In the setting of an aging population, many cancer patients receiving surgery present with a variety of comorbidities, such as hypertension, diabetes, cardiovascular disease, brain disease, respiratory disease, renal failure, and mental disorders, as well as typical age-associated declines of basic physiological functions.16 Therefore, in clinical practice we must develop treatment strategies for cancer patients that are based not only on cancer stage but also on other patient characteristics, such as age, performance status, comorbidities, and sarcopenia.

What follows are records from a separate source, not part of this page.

== v48 ==
## CPU_Set
module CPU_Set(
    input CLK,
	 input reset,
	 input [15:0]camera,
	 input [15:0] move_command,
	 input [15:0] data_out,
	 output reg [23:0] memory_location,
	 output reg [15:0] memory_input,
	 output reg [127:0] display,
	 output reg write_memory
    );
    parameter [14:0] termination_line = 15'd22;
	 parameter [4:0] stall = 5'd0;
    parameter [4:0] store = 5'd1;
    parameter [4:0] add = 5'd2;
    parameter [4:0] sub = 5'd3;
    parameter [4:0] move = 5'd4;
    parameter [4:0] sll = 5'd5;
    parameter [4:0] srl = 5'd6;
    parameter [4:0] load_hi_reg = 5'd7;
    parameter [4:0] load_lo_reg = 5'd8;
    parameter [4:0] jump = 5'd9;
    parameter [4:0] set_servo = 5'd10;
    parameter [4:0] load_cam = 5'd11;
    parameter [4:0] move_buffer = 5'd12;
    parameter [4:0] bne = 5'd13;
    parameter [4:0] beq = 5'd14;
    parameter [4:0] slt = 5'd15;
    parameter [4:0] AND = 5'd16;
    parameter [4:0] OR = 5'd17;
    parameter [4:0] NOT = 5'd18;
    parameter [4:0] load = 5'd19;
    parameter [4:0] loadl = 5'd20;
    parameter [4:0] storel = 5'd21;
    parameter [1:0] phase0 = 2'b00;
    parameter [1:0] phase1 = 2'b01;
    parameter [1:0] phase2 = 2'b10;
    parameter [2:0] reg0 = 3'b000;
    parameter [2:0] reg1 = 3'b001;
    parameter [2:0] reg2 = 3'b010;
    parameter [2:0] reg3 = 3'b011;
    parameter [2:0] reg4 = 3'b100;
    parameter [2:0] reg5 = 3'b101;
    parameter [2:0] reg6 = 3'b110;    
	 reg [15:0] word;
	 reg [14:0] pc_counter;
	 reg [7:0] right_servo;  
	 reg [7:0] left_servo;
	 reg [7:0] hi_part;
	 reg [2:0] reg_to_store;
	 reg [1:0] phase;
	 reg memory_flag;
	 reg memory_ready;
	 reg load_store;  
	 reg [15:0] r0;
	 reg [15:0] r1;
	 reg [15:0] r2;
	 reg [15:0] r3;
	 reg [15:0] r4;
	 reg [15:0] r5;
	 reg [15:0] r6;
	 reg [15:0] r7;
	 reg [15:0] tempA;
	 reg [15:0] tempB;
	 reg [10:0] jump_amount;  
	 always@(posedge CLK)
	 begin 
		if(reset)
		begin
			word <= 16'b0;
			pc_counter <= 15'b0;
			right_servo <= 8'b0;
			left_servo <= 8'b0;
			hi_part <= 8'b0;
			reg_to_store <= 3'b0;
			phase <= 2'b11;
			memory_flag <= 1'b0;
			memory_ready <= 1'b0;
			write_memory <= 1'b0;
			load_store <= 1'b1;
			r0 <= 16'b0;
			r1 <= 16'b0;
			r2 <= 16'b0;
			r3 <= 16'b0;
			r4 <= 16'b0;
			r5 <= 16'b0;
			r6 <= 16'b0;
			r7 <= 16'b0;
			jump_amount <= 11'b0;
			memory_location <= 24'b0;
  ...
For scale: roughly 360 flip-flops, ~220 I/O pins, about 0.028 mm² of cells after synthesis.
==> flow/config.mk <==
export PLATFORM = sky130hd
export DESIGN_NAME = CPU_Set
export DESIGN_NICKNAME = CPU_Set
export VERILOG_FILES = /design/flow/design.v
export SDC_FILE = /design/flow/constraint.sdc
export NUM_CORES = 4
export LEC_CHECK = 0
export CAP_MARGIN = 20
export CORE_MARGIN = 4
export CORE_UTILIZATION = 25
export MAX_ROUTING_LAYER = met5
export PLACE_DENSITY = 0.39
export SETUP_SLACK_MARGIN = 0.68
export SLEW_MARGIN = 20
export TNS_END_PERCENT = 40
==> flow/constraint.sdc <==
create_clock -name core_clock -period 6.77 [get_ports {CLK}]
set_input_delay 1.3540 -clock core_clock [delete_from_list [all_inputs] [get_ports {CLK}]]
set_output_delay 1.3540 -clock core_clock [all_outputs]
set_load 0.01 [all_outputs]
run.sh (not shown) runs the stock make flow with config.mk's settings and CLKGATE_MAP_FILE=.
Modified inputs, v37 compared to v48
-- flow/config.mk --
<<< v48, line 8
>>> v37, line 8
export ABC_AREA = 1
<<< v48, line 9
export CORE_MARGIN = 4
export CORE_UTILIZATION = 25
export MAX_ROUTING_LAYER = met5
export PLACE_DENSITY = 0.39
export SETUP_SLACK_MARGIN = 0.68
>>> v37, line 10
export CORE_MARGIN = 2
export CORE_UTILIZATION = 71
export CTS_CLUSTER_DIAMETER = 238
export HOLD_SLACK_MARGIN = -0.09
<<< v48, line 15
export TNS_END_PERCENT = 40
>>> v37, line 15
==> flow/constraint.sdc <==
create_clock -name core_clock -period 6.45 [get_ports {CLK}]
set_input_delay 1.2900 -clock core_clock [delete_from_list [all_inputs] [get_ports {CLK}]]
set_output_delay 1.2900 -clock core_clock [all_outputs]
set_load 0.01 [all_outputs]
Results
- Tool error GRT-0116 stopped v37 during global routing (5_1_grt); no final results.
- On area share of and-or/or-and cells after synthesis, the lower figure sits with v48, not v37.
- Comparing v48 against v37, there is no change at all in post-CTS setup repair buffer count.
- Taking v48 as the reference point, the sequential share of the synthesized area of v37 rises by 2.6 points.
- Synthesized chip area reported by yosys: v37 vs v48 down 9.2%
- [compare] base=v48 new=v37: placement row count shows a reduction of 53, floorplan die area has decreased.
## DATAPATH_CON_PIPELINE
module DATAPATH_CON_PIPELINE(clk,reset,imem_addr,imem_rdata,dmem_addr,dmem_wdata,dmem_we,dmem_rdata);
make LEC_CHECK=0 CAP_MARGIN=40 CORE_MARGIN=2 CORE_UTILIZATION=70 CTS_CLUSTER_DIAMETER=381 CTS_CLUSTER_SIZE=14 MAX_ROUTING_LAYER=met4 SLEW_MARGIN=20 finish   # period 4.03 ns
run.sh (not shown) runs the stock make flow with config.mk's settings and CLKGATE_MAP_FILE=.
The baseline ended with an error in global routing.
Rerun with:
- CAP_MARGIN: 40 -> 20
- CORE_UTILIZATION: 70 -> 46
- CTS_CLUSTER_DIAMETER: 381 -> unset
- CTS_CLUSTER_SIZE: 14 -> unset
- MAX_ROUTING_LAYER: met4 -> unset
- clock period: 4.03 -> 6.9 ns (I/O delays scaled with it)
=> The changed run finished clean; die size climbs by well over a third; area after synthesis does not change; synthesized cell count is unchanged.
Rerun with:
- CORE_MARGIN: 2 -> 5
- CORE_UTILIZATION: 46 -> 40
- HOLD_SLACK_MARGIN: unset -> 0.3
- clock period: 6.9 -> 7.5 ns (I/O delays scaled with it)
What happened:
- setup slack is better by 0.18 ns
- non-clock buffer count decreases by 4
- critical path depth fell by 2
Rerun with:
- CORE_MARGIN: 5 -> 2
- CORE_UTILIZATION: 40 -> 70
- CTS_CLUSTER_SIZE: unset -> 37
- HOLD_SLACK_MARGIN: 0.3 -> unset
- clock period: 7.5 -> 4.36 ns (I/O delays scaled with it)
After rerunning: The changed run did not get past global routing. Synthesized area stays the same. Die size is lower by 44%. Synthesized cell count does not change.
Rerun with:
- CAP_MARGIN: 20 -> 40
- CORE_UTILIZATION: 70 -> 66
- CTS_CLUSTER_DIAMETER: unset -> 381
- CTS_CLUSTER_SIZE: 37 -> 14
- clock period: 4.36 -> 4.03 ns (I/O delays scaled with it)
Result: The changed run reached the layout checks and failed them: negative setup slack; die area goes up by a few percent; synthesized cell count stays the same; synthesized area stays the same.
Rerun with:
- CAP_MARGIN: 40 -> 20
- CORE_UTILIZATION: 66 -> 70
- CTS_CLUSTER_DIAMETER: 381 -> unset
- CTS_CLUSTER_SIZE: 14 -> 37
- clock period: 4.03 -> 4.23 ns (I/O delays scaled with it)
=> The new run did not get past global routing; synthesized cell count is unchanged; synthesized area does not change; die size goes down by 5.6%.

* * *

## harbor
Starting RTL as in the previous note.
export LEC_CHECK = 0
export CAP_MARGIN = 20
export CELL_PAD_IN_SITES_GLOBAL_PLACEMENT = 1
export CORE_ASPECT_RATIO = 1.05
export CORE_MARGIN = 2
export CORE_UTILIZATION = 64
export CTS_CLUSTER_DIAMETER = 80
export GPL_ROUTABILITY_DRIVEN = 1
export MAX_ROUTING_LAYER = met4
export MIN_ROUTING_LAYER = met1
export PLACE_DENSITY_LB_ADDON = 0.06
export SETUP_SLACK_MARGIN = 1.0
export SLEW_MARGIN = 20
create_clock -name core_clock -period 3.83 [get_ports {clk}]
Although it ran to completion, harbor produced a layout that fails the final checks because of setup timing.
Edits applied to the flow inputs when going from harbor to xenon:
Settings: PLACE_DENSITY_LB_ADDON no longer set, was 0.06; SETUP_SLACK_MARGIN no longer set, was 1.0; CORE_ASPECT_RATIO no longer set, was 1.05; CELL_PAD_IN_SITES_GLOBAL_PLACEMENT no longer set, was 1; CORE_UTILIZATION now 40, was 64; MIN_ROUTING_LAYER no longer set, was met1; MAX_ROUTING_LAYER no longer set, was met4; GPL_ROUTABILITY_DRIVEN no longer set, was 1; CTS_CLUSTER_DIAMETER no longer set, was 80; the clock period (ns, I/O delays scaled along) now 6.9, was 3.83.
Results
xenon went all the way through the flow, and no timing, DRC or antenna check failed. Diff harbor -> xenon | sum of net half-perimeters after detailed placement | down by a little under 10%. xenon improves on harbor in worst setup slack. Going from harbor to xenon, clock period minus final worst setup slack picked up an extra 1.53 ns, critical path depth lost 1, logic gate fraction of the total cell area picked up an extra 0.99 points, number of violations reported at the end of detailed-routing iteration 0 lost 2867. Non-clock buffer count, xenon vs harbor: down by more than half. Sort xenon and harbor by final-layout worst hold slack, ascending, and harbor comes first. Looking at highest metal layer with signal wires, the met5 result is from xenon; the met4 one comes from harbor. Diff harbor -> xenon: global routing met2 resource utilization went down, worst path arrival time went up, multiplexer share of the synthesized area did not really move.
Input-level comparison between maple and xenon:
Settings: an added MIN_ROUTING_LAYER of met2; an added MAX_ROUTING_LAYER of met4; an added CORE_ASPECT_RATIO of 1.05; a change of CORE_UTILIZATION from 40 to 30; an added CELL_PAD_IN_SITES_GLOBAL_PLACEMENT of 3; an added PLACE_DENSITY_LB_ADDON of 0.15; an added GPL_ROUTABILITY_DRIVEN of 0; a change of the clock period (ns, I/O delays scaled along) from 6.9 to 8.17.
Notes after the runs:
- In the flow results for xenon and maple, the routed wirelength normalized by instance count is larger on maple.
- In summary, maple completed successfully, with a layout that passed the timing, design-rule and antenna checks.
- maple vs. xenon: worst setup slack after layout went up by 0.024 ns.
- Diff xenon -> maple: placement-stage cell area climbed 1.3%; summed area of non-filler cells in the final layout saw an increase.

* * *

Starting RTL as in the previous note.
make LEC_CHECK=0 CAP_MARGIN=15 CELL_PAD_IN_SITES_GLOBAL_PLACEMENT=3 CORE_ASPECT_RATIO=1.26 CORE_MARGIN=4 CORE_UTILIZATION=50 CTS_CLUSTER_SIZE=17 GPL_ROUTABILITY_DRIVEN=0 HOLD_SLACK_MARGIN=0.18 MAX_ROUTING_LAYER=met4 MIN_ROUTING_LAYER=met2 PLACE_DENSITY_LB_ADDON=0.3 SLEW_MARGIN=20 finish   # period 7.69 ns
The starting point finished with timing, DRC and antenna clean.
Then changed:
--- a/flow/config.mk
+++ b/flow/config.mk
@@ -8 +8,3 @@
-export CAP_MARGIN = 15
+export ABC_AREA = 1
+export CAP_MARGIN = 10
+export CELL_PAD_IN_SITES_DETAIL_PLACEMENT = 1
@@ -10,3 +12,4 @@
-export CORE_ASPECT_RATIO = 1.26
-export CORE_MARGIN = 4
-export CORE_UTILIZATION = 50
+export CORE_ASPECT_RATIO = 0.6
+export CORE_MARGIN = 2
+export CORE_UTILIZATION = 40
+export CTS_CLUSTER_DIAMETER = 307
@@ -14,3 +17,2 @@
-export GPL_ROUTABILITY_DRIVEN = 0
-export HOLD_SLACK_MARGIN = 0.18
-export MAX_ROUTING_LAYER = met4
+export GPL_TIMING_DRIVEN = 0
+export MAX_ROUTING_LAYER = met5
@@ -18 +19,0 @@
-export PLACE_DENSITY_LB_ADDON = 0.3
==> flow/constraint.sdc (replaced) <==
create_clock -name core_clock -period 4.41 [get_ports {clk}]
set_input_delay 0.8820 -clock core_clock [delete_from_list [all_inputs] [get_ports {clk}]]
set_output_delay 0.8820 -clock core_clock [all_outputs]
set_load 0.01 [all_outputs]
Outcome: Now the flow stopped in global routing on GRT-0116. Synthesized area went up by 6.5%. Die size went up by 30%. Synthesized cell count is higher by about 80%.
Then changed:
==> flow/config.mk (replaced) <==
export PLATFORM = sky130hd
export DESIGN_NAME = DATAPATH_CON_PIPELINE
export DESIGN_NICKNAME = DATAPATH_CON_PIPELINE
export VERILOG_FILES = /design/flow/design.v
export SDC_FILE = /design/flow/constraint.sdc
export NUM_CORES = 4
export LEC_CHECK = 0
export CAP_MARGIN = 20
export CELL_PAD_IN_SITES_DETAIL_PLACEMENT = 1
export CORE_MARGIN = 2
export CORE_UTILIZATION = 40
export CTS_CLUSTER_DIAMETER = 20
export SLEW_MARGIN = 20
==> flow/constraint.sdc (replaced) <==
create_clock -name core_clock -period 7.5 [get_ports {clk}]
set_input_delay 1.5000 -clock core_clock [delete_from_list [all_inputs] [get_ports {clk}]]
set_output_delay 1.5000 -clock core_clock [all_outputs]
set_load 0.01 [all_outputs]
Outcome: Now the flow completed with no timing, DRC or antenna violations; area after synthesis went down by a few percent; die area went down by a few percent; synthesized cell count went down by well over a third.
Then changed:
--- a/flow/config.mk
+++ b/flow/config.mk
@@ -8,2 +8 @@
-export CAP_MARGIN = 20
-export CELL_PAD_IN_SITES_DETAIL_PLACEMENT = 1
+export CAP_MARGIN = 40
@@ -11,2 +10,3 @@
-export CORE_UTILIZATION = 40
-export CTS_CLUSTER_DIAMETER = 20
+export CORE_UTILIZATION = 70
+export CTS_CLUSTER_SIZE = 14
+export HOLD_SLACK_MARGIN = 0.3
==> flow/constraint.sdc (replaced) <==
create_clock -name core_clock -period 4.51 [get_ports {clk}]
set_input_delay 0.9020 -clock core_clock [delete_from_list [all_inputs] [get_ports {clk}]]
set_output_delay 0.9020 -clock core_clock [all_outputs]
set_load 0.01 [all_outputs]
The changed run did not get past global routing on ODB-0269.
Synthesized cell count does not change.
Die area is lower by 42%.
Synthesized area does not change.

In this study, we present a retrospective investigation of the influence of sarcopenia on prognoses of gastric cancer patients who underwent gastrectomy. In addition, we assessed the influence on prognosis of the combination of sarcopenia and comorbidities, focusing particularly on non-gastric cancer-related deaths following surgery. While data related to cancer deaths tend to receive adequate attention in the medical scientific community, comparatively little consideration is given to mortality associated with non-cancer causes of death.17 We expect our findings to help inform the development of improved treatment strategies for gastric cancer patients.

Methods

Patients

We reviewed the records of 491 patients with gastric cancer who underwent gastrectomy between January 2005 and March 2014 in Okayama University Hospital for whom adequate computed tomography (CT) images taken before surgery were available. This study was approved by the Okayama University Hospital Institutional Review Board.

Definition of Sarcopenia

The total cross-sectional skeletal muscle area (SMA) at the third lumbar vertebra on preoperative CT images (Hounsfield units of − 30 to 150 for the muscle compartment) was measured using the Synapse Vincent volume analyzer (Fujifilm Medical, Tokyo, Japan) (electronic supplementary Fig. 1a). Then, for normalization, the SMA was divided by body surface area (BSA) to yield the SMA/BSA index (cm2/m2). Sarcopenia was defined as an SMA/BSA value less than the sex-specific lowest quartile of SMA/BSA; the cut-off values for males and females were 69.7 and 54.2 cm2/m2, respectively (electronic supplementary Fig. 1b).

Clinical Data

Patient characteristics included age, sex, height, weight, body mass index (BMI), preoperative comorbidity, and the American Society of Anesthesiologists physical status (ASA-PS) classification. The Charlson Comorbidity Index was used for the evaluation of preoperative comorbidity,18 and a score of 1 or higher, with the exclusion of gastric cancer as a comorbidity, was defined as the presence of comorbidity. Histological type was classified into differentiated and undifferentiated, and depth of tumor invasion (T score), lymph node metastasis (N score), and stage were described according to the 3rd English edition of the Japanese Classification of Gastric Carcinoma.19 Surgical outcomes included operation procedures such as distal gastrectomy (DG), total gastrectomy (TG) and proximal gastrectomy (PG), reconstruction procedures such as Billroth-I (B-I), Roux-Y (RY) and esophagogastrostomy (EG), and operation time, blood loss, postoperative complications classified according to the Clavien–Dindo classification,20 and duration of postoperative hospital stay. Long-term survival data were obtained from medical records.

Statistical Analysis

Statistical analysis was conducted using JMP software (SAS Institute, Cary, NC, USA). Student’s t test was used to assess the continuous variables of age and BMI, and the Wilcoxon signed-rank test was used for the other continuous variables of operation time, blood loss, and duration of hospital stay. Pearson’s χ2test was used for the categorical variables of sex, comorbidity, ASA-PS, histology, T score, N score, stage, operative procedure, and incidence of postoperative complications, while the log-rank test was used for the Kaplan–Meier survival analyses. Univariate and multivariate Cox proportional hazards regression analyses were performed to assess the effects of prognostic factors on gastric cancer.

Results

Clinicopathological Features of Gastric Cancer Patients with Sarcopenia

Sarcopenia was significantly associated with old age (p  <  0.0001), high BMI (p  =  0.0344), presence of comorbidity (p  =  0.0150), high ASA-PS (p  =  0.0036), high T score (p  =  0.0014), advanced stage (p  =  0.0245), large blood loss (p  =  0.0012), and long hospital stay (p  =  0.0016) (Table 1), but was not associated with postoperative complications, for which, based on univariate and multivariate analyses, age, comorbidity, and blood loss were independent risk factors (electronic supplementary Table 1).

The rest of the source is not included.